Et effectivement, 2011 a été l'année de Forgotten Generation, sous une forme imprévue. Elle a aussi été l'année où j'ai passé mon permis B et pris des cours de modèle vivant. Mon style a progressé en quelques mois. La carte que vous voyez ici est donc une capture de comment je dessinais à l'instant T. Mes visages étaient plus allongés, plus géométriques. Pourtant, j'ai longtemps conservé ce dessin dans mon portfolio pour son côté symbolique, une nouvelle tradition, une renaissance après une année très dure, des promesses de lendemains qui chantent, etc. Ceux qui me connaissent ou qui m'ont parlé un an après savent que je ne tenais plus le même discours en janvier 2012...

Cette illustration de Dark Fates dénote donc de la plupart que j'ai pu faire par son aspect coloré, festif, naïf, et par ses personnages accoutrés d'une façon qu'on ne leur connaît pas. 

Puis est venu le mois de mars, et le monde a enfin pu connaître Ewen Merrick, Zira Ondalli et les autres autrement que par des dessins épars. Et cerise sur le gâteau, Zira a été présentée à son modèle car, oui, je me suis inspiré d'une amie de lycée pour développer le personnage. 

Ainsi s'achève ce premier rendez-vous dans les archives. Revenez vite pour la suite !

 

dimanche 7 avril 2013

Deliah Hill 2.0 Rebuild aussi ?

Il faut croire que je vais mettre ça à toutes les sauces, décidément ! Et il faut aussi croire que je déteste laisser un projet inachevé, même s'il est maudit. Voici donc l'étrange histoire de La Tourmente de Deliah Hill...

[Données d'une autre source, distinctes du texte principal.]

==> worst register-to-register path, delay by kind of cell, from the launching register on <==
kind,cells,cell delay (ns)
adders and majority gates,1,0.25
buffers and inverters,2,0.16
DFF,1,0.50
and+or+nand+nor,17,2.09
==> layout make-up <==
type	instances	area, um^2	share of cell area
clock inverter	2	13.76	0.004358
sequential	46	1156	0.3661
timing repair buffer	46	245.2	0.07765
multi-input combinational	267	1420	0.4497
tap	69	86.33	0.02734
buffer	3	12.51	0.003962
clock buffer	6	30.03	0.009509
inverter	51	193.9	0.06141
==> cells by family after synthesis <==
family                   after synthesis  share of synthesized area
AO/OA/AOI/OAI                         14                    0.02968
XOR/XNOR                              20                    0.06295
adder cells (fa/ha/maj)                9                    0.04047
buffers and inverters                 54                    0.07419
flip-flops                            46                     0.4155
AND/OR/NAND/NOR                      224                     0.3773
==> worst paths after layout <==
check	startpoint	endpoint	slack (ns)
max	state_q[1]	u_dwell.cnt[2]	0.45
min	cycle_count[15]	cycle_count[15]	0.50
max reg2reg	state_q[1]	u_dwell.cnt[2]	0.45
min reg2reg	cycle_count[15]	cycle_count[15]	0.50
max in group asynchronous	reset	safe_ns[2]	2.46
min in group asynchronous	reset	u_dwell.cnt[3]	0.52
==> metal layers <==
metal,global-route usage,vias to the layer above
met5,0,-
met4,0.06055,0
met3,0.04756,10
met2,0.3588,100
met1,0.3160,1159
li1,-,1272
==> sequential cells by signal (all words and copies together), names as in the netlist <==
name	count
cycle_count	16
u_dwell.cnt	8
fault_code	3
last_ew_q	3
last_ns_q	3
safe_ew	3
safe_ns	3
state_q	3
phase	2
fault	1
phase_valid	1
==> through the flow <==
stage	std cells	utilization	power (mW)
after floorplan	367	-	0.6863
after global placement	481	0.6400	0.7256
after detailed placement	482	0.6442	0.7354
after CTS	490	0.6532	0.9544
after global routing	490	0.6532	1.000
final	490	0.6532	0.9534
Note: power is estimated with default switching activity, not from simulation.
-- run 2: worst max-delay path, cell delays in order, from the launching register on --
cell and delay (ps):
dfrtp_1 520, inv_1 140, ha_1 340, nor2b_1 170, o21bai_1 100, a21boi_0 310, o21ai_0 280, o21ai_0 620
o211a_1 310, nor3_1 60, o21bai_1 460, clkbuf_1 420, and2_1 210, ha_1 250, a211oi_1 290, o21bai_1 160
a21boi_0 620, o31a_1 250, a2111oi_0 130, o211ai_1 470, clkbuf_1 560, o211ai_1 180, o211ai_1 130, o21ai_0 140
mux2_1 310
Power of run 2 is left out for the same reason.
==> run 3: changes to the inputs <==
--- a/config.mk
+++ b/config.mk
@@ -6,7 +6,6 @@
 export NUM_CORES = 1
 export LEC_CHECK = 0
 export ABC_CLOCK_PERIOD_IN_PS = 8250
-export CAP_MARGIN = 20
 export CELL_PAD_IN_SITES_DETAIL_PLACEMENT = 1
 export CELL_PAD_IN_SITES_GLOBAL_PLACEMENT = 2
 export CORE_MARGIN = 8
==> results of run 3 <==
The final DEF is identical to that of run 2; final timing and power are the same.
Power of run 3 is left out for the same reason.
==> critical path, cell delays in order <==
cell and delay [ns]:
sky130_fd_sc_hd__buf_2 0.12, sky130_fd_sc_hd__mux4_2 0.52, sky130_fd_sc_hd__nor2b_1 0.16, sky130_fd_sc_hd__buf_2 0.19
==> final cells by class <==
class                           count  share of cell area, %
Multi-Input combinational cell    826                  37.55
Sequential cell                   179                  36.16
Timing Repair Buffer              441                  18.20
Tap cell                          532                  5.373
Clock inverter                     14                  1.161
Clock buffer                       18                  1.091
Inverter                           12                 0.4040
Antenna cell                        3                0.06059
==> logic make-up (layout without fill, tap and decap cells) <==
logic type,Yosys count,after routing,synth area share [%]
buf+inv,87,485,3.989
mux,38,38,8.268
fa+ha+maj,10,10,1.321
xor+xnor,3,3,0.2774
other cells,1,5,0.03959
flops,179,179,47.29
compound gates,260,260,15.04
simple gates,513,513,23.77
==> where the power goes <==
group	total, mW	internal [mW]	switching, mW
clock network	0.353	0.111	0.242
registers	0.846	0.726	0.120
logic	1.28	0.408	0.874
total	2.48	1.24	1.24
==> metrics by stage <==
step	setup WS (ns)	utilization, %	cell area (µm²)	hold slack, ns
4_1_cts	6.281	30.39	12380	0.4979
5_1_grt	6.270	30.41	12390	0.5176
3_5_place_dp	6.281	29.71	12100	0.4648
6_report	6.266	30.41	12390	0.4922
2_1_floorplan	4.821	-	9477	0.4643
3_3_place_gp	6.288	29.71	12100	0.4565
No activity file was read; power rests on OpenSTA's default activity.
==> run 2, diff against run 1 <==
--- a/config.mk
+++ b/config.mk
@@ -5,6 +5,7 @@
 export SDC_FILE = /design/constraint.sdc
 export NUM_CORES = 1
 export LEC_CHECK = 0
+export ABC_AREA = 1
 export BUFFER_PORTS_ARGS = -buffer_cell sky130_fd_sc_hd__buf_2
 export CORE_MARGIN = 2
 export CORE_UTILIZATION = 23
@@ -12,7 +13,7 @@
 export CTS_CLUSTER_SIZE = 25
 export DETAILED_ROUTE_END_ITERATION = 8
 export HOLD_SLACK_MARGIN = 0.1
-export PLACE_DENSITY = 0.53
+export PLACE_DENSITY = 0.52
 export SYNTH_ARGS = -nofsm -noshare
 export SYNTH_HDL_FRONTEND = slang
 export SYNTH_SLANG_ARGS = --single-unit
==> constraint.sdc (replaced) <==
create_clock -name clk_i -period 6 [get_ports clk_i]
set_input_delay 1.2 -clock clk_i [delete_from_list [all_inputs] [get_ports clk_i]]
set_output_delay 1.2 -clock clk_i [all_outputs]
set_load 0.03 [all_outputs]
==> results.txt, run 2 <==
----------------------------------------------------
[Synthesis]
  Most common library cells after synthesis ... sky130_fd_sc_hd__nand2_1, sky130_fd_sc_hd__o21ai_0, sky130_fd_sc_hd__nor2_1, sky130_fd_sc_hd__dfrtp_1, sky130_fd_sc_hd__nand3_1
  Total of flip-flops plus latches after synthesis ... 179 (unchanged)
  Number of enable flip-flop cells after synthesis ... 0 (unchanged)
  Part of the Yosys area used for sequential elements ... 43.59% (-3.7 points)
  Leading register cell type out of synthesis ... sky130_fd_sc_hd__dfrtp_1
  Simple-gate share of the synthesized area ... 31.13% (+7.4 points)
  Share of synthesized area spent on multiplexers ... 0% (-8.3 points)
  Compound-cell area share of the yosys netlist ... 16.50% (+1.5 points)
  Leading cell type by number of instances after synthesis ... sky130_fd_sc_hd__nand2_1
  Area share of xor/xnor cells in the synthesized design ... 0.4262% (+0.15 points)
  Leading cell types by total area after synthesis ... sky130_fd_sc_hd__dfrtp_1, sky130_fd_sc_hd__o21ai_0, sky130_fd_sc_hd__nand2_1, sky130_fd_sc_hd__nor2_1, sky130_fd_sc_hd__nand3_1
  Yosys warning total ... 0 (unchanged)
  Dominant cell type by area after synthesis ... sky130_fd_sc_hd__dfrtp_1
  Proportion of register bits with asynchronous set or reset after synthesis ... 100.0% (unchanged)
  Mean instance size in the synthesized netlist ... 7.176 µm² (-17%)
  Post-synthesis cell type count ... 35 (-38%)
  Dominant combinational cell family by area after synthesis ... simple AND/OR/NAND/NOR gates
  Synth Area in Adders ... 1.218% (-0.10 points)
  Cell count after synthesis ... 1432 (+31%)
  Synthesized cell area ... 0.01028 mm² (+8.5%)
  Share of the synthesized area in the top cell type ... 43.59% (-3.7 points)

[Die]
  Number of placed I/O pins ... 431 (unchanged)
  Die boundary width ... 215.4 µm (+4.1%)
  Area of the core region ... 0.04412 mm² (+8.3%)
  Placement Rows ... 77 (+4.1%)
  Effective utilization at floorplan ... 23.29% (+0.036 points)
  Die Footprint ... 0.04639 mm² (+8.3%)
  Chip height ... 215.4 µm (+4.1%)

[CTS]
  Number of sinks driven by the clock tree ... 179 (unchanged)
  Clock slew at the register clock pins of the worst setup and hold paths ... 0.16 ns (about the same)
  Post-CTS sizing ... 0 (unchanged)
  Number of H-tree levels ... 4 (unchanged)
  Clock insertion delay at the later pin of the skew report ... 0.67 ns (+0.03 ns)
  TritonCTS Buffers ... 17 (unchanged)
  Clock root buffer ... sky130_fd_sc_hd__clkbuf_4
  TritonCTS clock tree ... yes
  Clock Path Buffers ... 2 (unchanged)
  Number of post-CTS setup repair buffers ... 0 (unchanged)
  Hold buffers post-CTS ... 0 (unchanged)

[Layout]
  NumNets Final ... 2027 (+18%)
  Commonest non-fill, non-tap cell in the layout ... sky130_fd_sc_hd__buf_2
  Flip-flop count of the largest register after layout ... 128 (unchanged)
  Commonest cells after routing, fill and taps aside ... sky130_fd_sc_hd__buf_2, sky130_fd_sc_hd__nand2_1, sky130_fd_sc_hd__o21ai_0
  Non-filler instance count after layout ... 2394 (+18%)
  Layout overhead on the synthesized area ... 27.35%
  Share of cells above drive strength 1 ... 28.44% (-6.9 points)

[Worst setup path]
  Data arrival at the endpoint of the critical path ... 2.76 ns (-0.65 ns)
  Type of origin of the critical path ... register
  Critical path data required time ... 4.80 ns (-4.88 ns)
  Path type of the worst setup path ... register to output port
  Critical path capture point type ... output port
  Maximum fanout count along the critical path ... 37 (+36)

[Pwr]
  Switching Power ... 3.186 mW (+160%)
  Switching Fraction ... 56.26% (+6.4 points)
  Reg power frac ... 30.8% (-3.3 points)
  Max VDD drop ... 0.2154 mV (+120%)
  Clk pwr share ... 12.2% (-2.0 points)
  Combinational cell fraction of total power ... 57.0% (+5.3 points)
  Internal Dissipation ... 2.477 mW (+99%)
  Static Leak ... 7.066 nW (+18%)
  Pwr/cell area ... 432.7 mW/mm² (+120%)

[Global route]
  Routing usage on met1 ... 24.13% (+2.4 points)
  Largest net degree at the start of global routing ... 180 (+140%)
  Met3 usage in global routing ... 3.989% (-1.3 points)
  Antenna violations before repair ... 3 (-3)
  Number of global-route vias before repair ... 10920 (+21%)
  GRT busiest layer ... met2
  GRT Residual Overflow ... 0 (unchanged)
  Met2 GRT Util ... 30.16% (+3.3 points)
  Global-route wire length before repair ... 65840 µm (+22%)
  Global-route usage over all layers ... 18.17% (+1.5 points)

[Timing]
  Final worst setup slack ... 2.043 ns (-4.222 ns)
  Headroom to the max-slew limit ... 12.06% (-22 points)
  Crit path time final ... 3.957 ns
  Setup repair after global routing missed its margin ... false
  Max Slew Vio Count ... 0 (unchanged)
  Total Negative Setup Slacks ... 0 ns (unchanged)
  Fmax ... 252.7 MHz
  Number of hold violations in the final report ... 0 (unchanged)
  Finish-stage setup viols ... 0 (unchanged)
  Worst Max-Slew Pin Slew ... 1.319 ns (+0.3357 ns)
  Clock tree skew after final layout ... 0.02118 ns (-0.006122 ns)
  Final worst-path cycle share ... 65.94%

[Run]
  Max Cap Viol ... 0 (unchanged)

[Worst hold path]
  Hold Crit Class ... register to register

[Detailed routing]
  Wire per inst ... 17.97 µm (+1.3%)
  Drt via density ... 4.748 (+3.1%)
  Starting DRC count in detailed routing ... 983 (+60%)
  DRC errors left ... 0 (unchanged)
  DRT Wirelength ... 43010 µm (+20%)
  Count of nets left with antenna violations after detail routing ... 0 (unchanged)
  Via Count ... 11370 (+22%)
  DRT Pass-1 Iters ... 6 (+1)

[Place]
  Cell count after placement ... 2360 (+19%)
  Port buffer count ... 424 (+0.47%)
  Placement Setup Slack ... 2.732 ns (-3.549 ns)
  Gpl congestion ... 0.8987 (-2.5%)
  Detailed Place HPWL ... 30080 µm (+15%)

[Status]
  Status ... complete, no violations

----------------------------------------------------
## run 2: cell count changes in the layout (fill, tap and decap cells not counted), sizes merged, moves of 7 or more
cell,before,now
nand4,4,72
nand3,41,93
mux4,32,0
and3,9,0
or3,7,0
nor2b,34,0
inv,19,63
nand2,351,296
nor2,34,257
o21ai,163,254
### src/rtl/ysyx_23060025_csr_cnt64.sv
// 64-bit free-running cycle counter; a write to either half loads it and holds the count.
module ysyx_23060025_csr_cnt64 (
  input  logic        clk_i,
  input  logic        rst_i,
  input  logic        wr_lo_i,
  input  logic        wr_hi_i,
  input  logic [31:0] wdata_i,
  output logic [63:0] cnt_o
);

  logic [63:0] cnt_q, cnt_d;

  always_comb begin
    cnt_d = cnt_q + 64'd1;
    if (wr_lo_i || wr_hi_i) begin
      cnt_d = cnt_q;
      if (wr_lo_i) cnt_d[31:0] = wdata_i;
      if (wr_hi_i) cnt_d[63:32] = wdata_i;
    end
  end

  always_ff @(posedge clk_i or posedge rst_i) begin
    if (rst_i) cnt_q <= '0;
    else       cnt_q <= cnt_d;
  end

  assign cnt_o = cnt_q;

endmodule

Automne 2009, où les jours se font plus gris que jamais, me vient la lubie de faire un nouveau cadavre exquis, et tout commence avec une citation d'une chanson de Fields Of The Nephilim :




Le ton est donné dès le début : ce sera glauque. En parfaite adéquation avec cette période de mon existence, quoi. J'arrive avec les deux premières vignettes :


Ensuite, on se relaie à plusieurs sur LTDH, mais déjà arrivent quelques conflits, puisque presque chacun essaie de tirer la couverture à soi (je ne suis pas innocent puisque j'avais en tête une direction que je voulais absolument suivre), ce qui tourne à la bataille rangée, et au final, on a abandonné cette tentative...

Pourtant, en y regardant de plus près, je me rends compte que bon nombre d'éléments qui ont été posés apportent une véritable profondeur et une mise en place vraiment intrigante. Les références à l’œuvre de Lovecraft, tout ça, c'était bien trouvé. Mais finalement, on a tous préféré se tourner vers quelque chose de moins lugubre.

 J'ai toutefois livré deux pages pour commencer un chapitre 2, mais qui n'a pas été suivi. Quelques mois plus tard, j'ai commencé une version en strip, mais je ne l'ai pas continuée. Cependant, cet univers est resté dans un coin de ma tête depuis tout ce temps.



Puis ont suivi une ébauche de couverture déjà présentée ici, et un crayonné du personnage principal.








Ces dernières semaines, toute l'histoire non racontée m'est revenue, et la forme de strip me paraît la plus appropriée pour recommencer l'aventure proprement. Plusieurs épisodes sont déjà ébauchés, il ne reste qu'à savoir quels éléments je vais pouvoir garder de l'histoire originelle.

A noter : ce sera fait en parallèle de Dark Fates, à part et sans empiéter dessus. J'attendrai d'avoir suffisamment d'avance avant d'annoncer la publication.